It Runs in the Family: Determining the Transport Mechanism of Sodium/Dicarboxylate Symporter hNaDC3

Abstract

Members of the divalent anion:Na(+) symporter (DASS) family play important roles in mammalian physiology, transporting divalent anions, including Krebs cycle intermediates and sulfate, across the plasma membrane. These transporters may be key contributors to determining urinary citrate levels, which, in turn, may affect kidney stone formation; they also have been implicated in metabolic regulation in both drosophila and mammals. It is therefore important to understand the relationships in these proteins between their structure and functional mechanisms.
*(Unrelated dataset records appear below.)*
File: src/design/aspc_pkg.sv
// ----------------------------------------------------------------------------
// aspc_pkg: shared types and constants of the apriori subset prune check
// Item and result structs, action codes, sequencer states and the token
// that travels down the row of candidate cells.
// ----------------------------------------------------------------------------
package aspc_pkg;

	localparam int TABLE_ENTRIES_DEF = 256;
	localparam int MAX_K_DEF         = 8;
	localparam int ITEM_BITS_DEF     = 16;
	localparam int K_BITS            = 4;

	typedef enum logic [1:0] {
		ACT_WRITE_ITEM = 2'd0,
		ACT_WRITE_SIZE = 2'd1,
		ACT_WRITE_CAND = 2'd2,
		ACT_CHECK      = 2'd3
	} action_t;

	typedef enum logic [1:0] {
		ST_IDLE,
		ST_ISSUE,
		ST_WAIT
	} state_t;

	typedef struct packed {
		action_t     action;
		logic [7:0]  entry_index;
		logic [3:0]  position;
		logic [15:0] item_value;
		logic [3:0]  entry_size;
		logic [8:0]  entries_in_use;
		logic [3:0]  subset_size;
	} item_t;

	typedef struct packed {
		logic subsets_frequent;
		logic bad_request;
	} result_t;

	// one table entry moving down the cell row
	typedef struct packed {
		logic valid;
		logic last;
		logic ok;
	} chain_tok_t;

endpackage
[config.mk]
export PLATFORM = sky130hd
export DESIGN_NAME = tcce_encode
export DESIGN_NICKNAME = d
export VERILOG_FILES = /design/src/rtl/core/tcce_pkg.sv /design/src/rtl/core/tcce_encode.sv
export SDC_FILE = /design/constraint.sdc
export NUM_CORES = 1
export LEC_CHECK = 0
export BUFFER_PORTS_ARGS = -buffer_cell sky130_fd_sc_hd__clkbuf_2
export CORE_ASPECT_RATIO = 1.25
export CORE_MARGIN = 4
export CORE_UTILIZATION = 65
export DETAILED_ROUTE_END_ITERATION = 7
export PLACE_DENSITY = 0.81
export SLEW_MARGIN = 20
export SYNTH_ARGS = -nofsm -noshare
export SYNTH_HDL_FRONTEND = slang
export SYNTH_SLANG_ARGS = --single-unit
export TNS_END_PERCENT = 50
[constraint.sdc]
create_clock -name clk -period 8 [get_ports clk]
set_input_delay 1.2 -clock clk [delete_from_list [all_inputs] [get_ports clk]]
set_output_delay 1.2 -clock clk [all_outputs]
set_load 0.005 [all_outputs]
[src/rtl/core/tcce_pkg.sv]
// Shared types and constants for the travel cost cell encoder.
// Used by every module of the block but tcce_ram; depends on nothing.
`timescale 1ns / 1ps

package tcce_pkg;

    localparam int CFG_IDX_W  = 2;
    localparam int CFG_DATA_W = 32;

    localparam logic [CFG_IDX_W-1:0] CFG_DURATION_MODE = 2'd0;
    localparam logic [CFG_IDX_W-1:0] CFG_CAP_ENABLE    = 2'd1;
    localparam logic [CFG_IDX_W-1:0] CFG_CAP_LIMIT     = 2'd2;
    localparam logic [CFG_IDX_W-1:0] CFG_TABLE_ENTRIES = 2'd3;

    localparam logic MODE_LOAD   = 1'b0;
    localparam logic MODE_SAMPLE = 1'b1;

    localparam logic [30:0] COST_INVALID       = 31'h7FFF_FFFF;
    localparam logic [31:0] OFFSET_INVALID     = 32'h7FFF_FFFF;
    localparam logic [15:0] CODE_MAX_REACHABLE = 16'd65534;
    localparam logic [15:0] CODE_UNREACHABLE   = 16'd65535;

    // Reciprocal of ten for a 32-bit dividend: q = (t * RECIP_TEN) >> RECIP_SHIFT.
    localparam logic [31:0] RECIP_TEN   = 32'hCCCC_CCCD;
    localparam int          RECIP_SHIFT = 35;

    typedef enum logic [2:0] {
        CLASS_MAPPED         = 3'd0,
        CLASS_NO_CANDIDATE   = 3'd1,
        CLASS_NONE_REACHABLE = 3'd2,
        CLASS_SUM_INVALID    = 3'd3,
        CLASS_CAPPED         = 3'd4,
        CLASS_NODE_ERROR     = 3'd5
    } sample_class_t;

    typedef struct packed {
        logic               mode;
        logic [15:0]        load_index;
        logic [30:0]        load_cost;
        logic               fwd_present;
        logic [31:0]        fwd_node;
        logic               fwd_offset_ok;
        logic signed [31:0] fwd_offset;
        logic               rev_present;
        logic [31:0]        rev_node;
        logic               rev_offset_ok;
        logic signed [31:0] rev_offset;
    } item_t;

    typedef struct packed {
        logic [15:0]   cell_code;
        sample_class_t sample_class;
        logic [30:0]   best_cost;
    } result_t;

    // One candidate after the input stage, aligned with its table read.
    typedef struct packed {
        logic               present;
        logic               node_err;
        logic               offset_ok;
        logic signed [31:0] offset;
    } cand_t;

    // Chosen cost and class, handed from selection to encoding.
    typedef struct packed {
        logic          valid;
        logic [30:0]   best;
        sample_class_t cls;
    } pick_t;

endpackage
===== config.mk =====
export PLATFORM = sky130hd
export DESIGN_NAME = tcce_select
export DESIGN_NICKNAME = d
export VERILOG_FILES = /design/src/rtl/core/tcce_pkg.sv /design/src/rtl/core/tcce_select.sv
export SDC_FILE = /design/constraint.sdc
export NUM_CORES = 1
export LEC_CHECK = 0
export BUFFER_PORTS_ARGS = -buffer_cell sky130_fd_sc_hd__buf_2
export CAP_MARGIN = 10
export CELL_PAD_IN_SITES_DETAIL_PLACEMENT = 0
export CELL_PAD_IN_SITES_GLOBAL_PLACEMENT = 1
export CORE_ASPECT_RATIO = 0.75
export CORE_UTILIZATION = 44
export DETAILED_ROUTE_END_ITERATION = 8
export GPL_ROUTABILITY_DRIVEN = 0
export PLACE_DENSITY = 0.93
export SYNTH_ARGS = -nofsm -noshare
export SYNTH_HDL_FRONTEND = slang
export SYNTH_SLANG_ARGS = --single-unit

===== constraint.sdc =====
create_clock -name clk -period 8.2 [get_ports clk]
set_clock_uncertainty 0.2 [all_clocks]
set_input_delay 0.41 -clock clk [delete_from_list [all_inputs] [get_ports clk]]
set_output_delay 0.41 -clock clk [all_outputs]
set_load 0.02 [all_outputs]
Though no structures are yet available for mammalian DASS family members, a crystal structure of a bacterial homolog, vcINDY, has been determined. We recently demonstrated that vcINDY, a Na+-coupled succinate transporter, utilizes a dramatic “elevator” mechanism to transport substrate, involving a large-scale vertical movement of a protein domain perpendicular to the plane of the lipid bilayer membrane. Here, we sought to determine whether a mammalian family member utilizes a similar transport mechanism, specifically human NaDC3. With ∼30% identity between the vcINDY and hNaDC3, we hypothesized that a similar mechanism could be responsible for the functioning of hNADC3. Homology modeling with vcINDY suggested that several pairs of residues are brought into proximity upon substrate translocation. We prepared a series of double mutants introducing cysteines at positions predicted to be brought together in the outward-facing state of the protein and expressed them in Xenopus laevis oocytes. Using two-electrode voltage clamp and disulfide cross-linking, we investigated whether inhibition of transport activity observed upon formation of disulfides is consistent with the proposed mechanism of transport.